◆ TASK GOAL: In the entries below, find the line with "clk_pin_slew_ns = 0.09" and the line with "setup.worst_path.start_class = flip-flop". Print those two and everything between them exactly, and nothing else.

────────────────

`config.mk`:
```
export PLATFORM = sky130hd
export DESIGN_NAME = stkseq_top
export DESIGN_NICKNAME = d
export VERILOG_FILES = /design/src/rtl/stkseq_pkg.sv /design/src/rtl/stkseq_sp.sv /design/src/rtl/stkseq_mport.sv /design/src/rtl/stkseq_top.sv
export SDC_FILE = /design/constraint.sdc
export NUM_CORES = 1
export LEC_CHECK = 0
export ABC_AREA = 1
export BUFFER_PORTS_ARGS = -buffer_cell sky130_fd_sc_hd__buf_2
export CAP_MARGIN = 20
export CORE_AREA = 2 2 101 103
export CTS_CLUSTER_SIZE = 12
export DETAILED_ROUTE_END_ITERATION = 10
export DIE_AREA = 0 0 103 105
export PLACE_DENSITY = 0.81
export SETUP_SLACK_MARGIN = 0.5
export SYNTH_ARGS = -nofsm -noshare
export SYNTH_HDL_FRONTEND = slang
export SYNTH_SLANG_ARGS = --single-unit
export TNS_END_PERCENT = 1
```
`constraint.sdc`:
```
create_clock -name clk -period 1.9 [get_ports clk]
set_clock_uncertainty 0.1 [all_clocks]
set_input_delay 0.19 -clock clk [delete_from_list [all_inputs] [get_ports clk]]
set_output_delay 0.19 -clock clk [all_outputs]
set_load 0.05 [all_outputs]
```
`src/rtl/stkseq_pkg.sv`:
```
package stkseq_pkg;
  localparam int unsigned WORD_W     = 16;
  localparam int unsigned SLOT_BYTES = WORD_W / 8;

  typedef logic [WORD_W-1:0] word_t;

  typedef enum logic [2:0] {
    OP_PUSH = 3'd0,
    OP_POP  = 3'd1,
    OP_CALL = 3'd2,
    OP_RET  = 3'd3,
    OP_RETI = 3'd4
  } stk_op_e;

  typedef enum logic [2:0] {
    ST_IDLE,
    ST_WRITE,
    ST_READ_SR,
    ST_READ_W,
    ST_DONE
  } stk_state_e;

  // address of the slot just below the current top
  function automatic word_t slot_below(word_t sp);
    return sp - word_t'(SLOT_BYTES);
  endfunction

  // stack pointer after one item is removed
  function automatic word_t slot_above(word_t sp);
    return sp + word_t'(SLOT_BYTES);
  endfunction

  // byte-sized items keep only the low byte, zero-extended
  function automatic word_t fit_size(word_t v, logic is_byte);
    return is_byte ? {{(WORD_W-8){1'b0}}, v[7:0]} : v;
  endfunction

  function automatic word_t link_addr(word_t pc);
    return pc + word_t'(SLOT_BYTES);
  endfunction

  function automatic logic op_known(logic [2:0] op);
    return op <= 3'd4;
  endfunction
endpackage

```
`src/rtl/stkseq_sp.sv`:
```
module stkseq_sp
  import stkseq_pkg::*;
#(
  parameter word_t TOP = 16'h0400
) (
  input  logic  clk,
  input  logic  rst_n,
  input  logic  step_down,
  input  logic  step_up,
  output word_t sp
);
  localparam word_t RESET_SP = TOP & ~word_t'(1);

  always_ff @(posedge clk or negedge rst_n) begin
    if (!rst_n)         sp <= RESET_SP;
    else if (step_down) sp <= slot_below(sp);
    else if (step_up)   sp <= slot_above(sp);
  end


  sp_even_chk: assert property (@(posedge clk) disable iff (!rst_n)
    sp[0] == 1'b0);


  sp_step_excl_chk: assert property (@(posedge clk) disable iff (!rst_n)
    !(step_down && step_up));
endmodule

```
`src/rtl/stkseq_mport.sv`:
```
module stkseq_mport
  import stkseq_pkg::*;
(
  input  logic  clk,
  input  logic  rst_n,
  input  logic  wr_act,
  input  logic  rd_act,
  input  word_t sp,
  input  logic  load,
  input  word_t load_val,
  input  logic  ack,
  output logic  req,
  output logic  we,
  output word_t addr,
  output word_t wdata
);
  word_t wdata_q;

  always_ff @(posedge clk or negedge rst_n) begin
    if (!rst_n)    wdata_q <= '0;
    else if (load) wdata_q <= load_val;
  end

  assign req   = wr_act | rd_act;
  assign we    = wr_act;
  assign addr  = wr_act ? slot_below(sp) : sp;
  assign wdata = wdata_q;


  req_hold_chk: assert property (@(posedge clk) disable iff (!rst_n)
    (req && !ack) |=> (req && $stable(addr) && $stable(wdata) && $stable(we)));
endmodule

```
`src/rtl/stkseq_top.sv`:
```
module stkseq_top
  import stkseq_pkg::*;
#(
  parameter word_t SP_TOP = 16'h0400
) (
  input  logic        clk,
  input  logic        rst_n,
  input  logic        cmd_valid,
  input  logic [2:0]  cmd_op,
  input  logic        cmd_byte,
  input  logic [15:0] cmd_src,
  input  logic [15:0] pc_in,
  output logic        cmd_ready,
  output logic        done,
  output logic [15:0] pop_data,
  output logic        pc_wr,
  output logic [15:0] pc_out,
  output logic        sr_wr,
  output logic [15:0] sr_out,
  output logic [15:0] sp_out,
  output logic        mem_req,
  output logic        mem_we,
  output logic [15:0] mem_addr,
  output logic [15:0] mem_wdata,
  input  logic        mem_ack,
  input  logic [15:0] mem_rdata
);
  stk_state_e state;
  stk_op_e    op_q;
  logic       byte_q;
  word_t      pc_q, pop_q, sr_q;
  logic       sr_wr_q;

  // named internal events
  logic  accept, xfer, sp_dec, sp_inc, wr_act, rd_act;
  word_t wr_val;

  assign accept = (state == ST_IDLE) && cmd_valid && op_known(cmd_op);
  assign xfer   = mem_req && mem_ack;
  assign wr_act = (state == ST_WRITE);
  assign rd_act = (state == ST_READ_SR) || (state == ST_READ_W);
  assign sp_dec = wr_act && xfer;
  assign sp_inc = rd_act && xfer;
  assign wr_val = (stk_op_e'(cmd_op) == OP_CALL) ? link_addr(pc_in)
                                                 : fit_size(cmd_src, cmd_byte);

  stkseq_sp #(.TOP(SP_TOP)) u_sp (
    .clk(clk), .rst_n(rst_n), .step_down(sp_dec), .step_up(sp_inc), .sp(sp_out)
  );

  stkseq_mport u_mport (
    .clk(clk), .rst_n(rst_n), .wr_act(wr_act), .rd_act(rd_act), .sp(sp_out),
    .load(accept), .load_val(wr_val), .ack(mem_ack),
    .req(mem_req), .we(mem_we), .addr(mem_addr), .wdata(mem_wdata)
  );

  always_ff @(posedge clk or negedge rst_n) begin
    if (!rst_n) begin
      state   <= ST_IDLE;
      op_q    <= OP_PUSH;
      byte_q  <= 1'b0;
      pc_q    <= '0;
      pop_q   <= '0;
      sr_q    <= '0;
      sr_wr_q <= 1'b0;
    end else begin
      sr_wr_q <= 1'b0;
      unique case (state)
        ST_IDLE: if (accept) begin
          op_q   <= stk_op_e'(cmd_op);
          byte_q <= cmd_byte;
          if (stk_op_e'(cmd_op) == OP_CALL) pc_q <= cmd_src;
          unique case (stk_op_e'(cmd_op))
            OP_PUSH, OP_CALL: state <= ST_WRITE;
            OP_RETI:          state <= ST_READ_SR;
            default:          state <= ST_READ_W;
          endcase
        end
        ST_WRITE: if (xfer) state <= ST_DONE;
        ST_READ_SR: if (xfer) begin
          sr_q    <= mem_rdata;
          sr_wr_q <= 1'b1;
          state   <= ST_READ_W;
        end
        ST_READ_W: if (xfer) begin
          if (op_q == OP_POP) pop_q <= fit_size(mem_rdata, byte_q);
          else                pc_q  <= mem_rdata;
          state <= ST_DONE;
        end
        default: state <= ST_IDLE;
      endcase
    end
  end

  assign cmd_ready = (state == ST_IDLE);
  assign done      = (state == ST_DONE);
  assign pc_wr     = done && (op_q != OP_PUSH) && (op_q != OP_POP);
  assign pc_out    = pc_q;
  assign pop_data  = pop_q;
  assign sr_wr     = sr_wr_q;
  assign sr_out    = sr_q;


  done_pulse_chk: assert property (@(posedge clk) disable iff (!rst_n)
    done |=> !done);


  sp_quiet_chk: assert property (@(posedge clk) disable iff (!rst_n)
    !xfer |=> $stable(sp_out));


  push_sp_chk: assert property (@(posedge clk) disable iff (!rst_n)
    (xfer && mem_we) |=> (sp_out == $past(mem_addr)));


  pop_sp_chk: assert property (@(posedge clk) disable iff (!rst_n)
    (xfer && !mem_we) |=> (sp_out == $past(mem_addr) + word_t'(SLOT_BYTES)));


  sr_before_pc_chk: assert property (@(posedge clk) disable iff (!rst_n)
    sr_wr |-> (!pc_wr && mem_req && !mem_we));


  unknown_op_chk: assert property (@(posedge clk) disable iff (!rst_n)
    (cmd_valid && cmd_ready && (cmd_op > 3'd4)) |=> (cmd_ready && !mem_req));
endmodule

```
==> results.ini <==
[route]
drc = 0
wl_per_cell_um = 16.4
first_pass_iters = 7
met1_length_mm = 6.70
drt_wl_total_mm = 16.3
ant_nets = 0
wl_met2_mm = 7.82
drtIter0Drc = 448
viasPerCell = 5.53
via_count = 5525
wl_met3_mm = 1.38
top_layer = met4

[sta]
fin_ws_ns = -0.229
hold_violations = 0
slew_headroom_pct = 61.9
final.setup.tns_ns = -2.13
tightest_slew_ns = 0.568
slew_violations = 0
rsz0062_at_grt = true
fin_crit_sh_pct = 112
finalSetupViolations = 13
max_freq_ghz = 0.470
post-route-min-period_ns = 2.13

[cells_and_area]
finalNetCount = 920
nFillCells = 716
regArea_um2 = 2190
syn_to_final_growth_pct = 45.4
multi_input_area_um2 = 2840
finish.utilization_pct = 74.6
n_antenna_cell = 0
fin_area_um2 = 7190
final_common_cell = nand2_1
drive_gt1_share_pct = 37.0
layout_common_cells = nand2_1 (189), buf_2 (123), dfrtp_1 (73), inv_1 (55), nor2_1 (49)

[run_status]
violations = setup timing
status = complete, but fails checks

[clocking]
insertion_delay_ns = 0.37
cts_tree = done
clk_pin_slew_ns = 0.09
cts_made_buffers = 9
htree_levels = 3
cts_root_buffer = clkbuf_8
clkSinkCount = 87
cts_max_path_buffers = 2

[global_route]
grt_pass1_vias = 5263
grt_pass1_wl_mm = 25.5
overflow = 0
antenna_found_initial = 0
grt_max_degree = 56
grt_usage_pct = 30.0

[yosys]
ys_seq_area_share_pct = 44.1
synth_cell_types = 39
synth_cells = 681
synth_ff_type = dfrtp_1
synthArstFlopShare_pct = 100
ys_seq_elements = 87
synth-edff-count = 0
netlist_area_um2 = 4940
yosysWarnings = 0
synth.avg_cell_area_um2 = 7.26

[critical_path]
cp.arrival_ns = 1.84
setup.worst_path.start_class = flip-flop
cp-end-kind = primary output
path_max_fanout = 4
crit_required_ns = 1.61
cp-startpoint = u_sp.sp[2]
crit_type = flip-flop to primary output
r2r-start = state[0]

[power]
swShare_pct = 56.2
ir_worst_vdd_mv = 1.22
p_int_uw = 6090
pwr-share-seq_pct = 24.0
clock_power_share_pct = 9.9
leakagePower_uw = 0.00352
combPwrFrac_pct = 66.1
p_sw_uw = 7820
power_density_nw_per_um2 = 1930

[place]
gp_congestion = 0.952
hpwl_mm = 11.0
io_buffer_count = 155
post_dp_cell_area_um2 = 6210

[floorplan]
core_area_um2 = 9640
die_width_um = 103
start_util_pct = 51.3
rows = 36
die_area_um2 = 10800
die_height_um = 105
io_pins = 158

[worst_hold_path]
hp-start = cmd_src[4]
hold_class = primary input to flip-flop

[run]
max-cap-violations = 0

────────────────

◆ ANSWER:
clk_pin_slew_ns = 0.09
cts_made_buffers = 9
htree_levels = 3
cts_root_buffer = clkbuf_8
clkSinkCount = 87
cts_max_path_buffers = 2

[global_route]
grt_pass1_vias = 5263
grt_pass1_wl_mm = 25.5
overflow = 0
antenna_found_initial = 0
grt_max_degree = 56
grt_usage_pct = 30.0

[yosys]
ys_seq_area_share_pct = 44.1
synth_cell_types = 39
synth_cells = 681
synth_ff_type = dfrtp_1
synthArstFlopShare_pct = 100
ys_seq_elements = 87
synth-edff-count = 0
netlist_area_um2 = 4940
yosysWarnings = 0
synth.avg_cell_area_um2 = 7.26

[critical_path]
cp.arrival_ns = 1.84
setup.worst_path.start_class = flip-flop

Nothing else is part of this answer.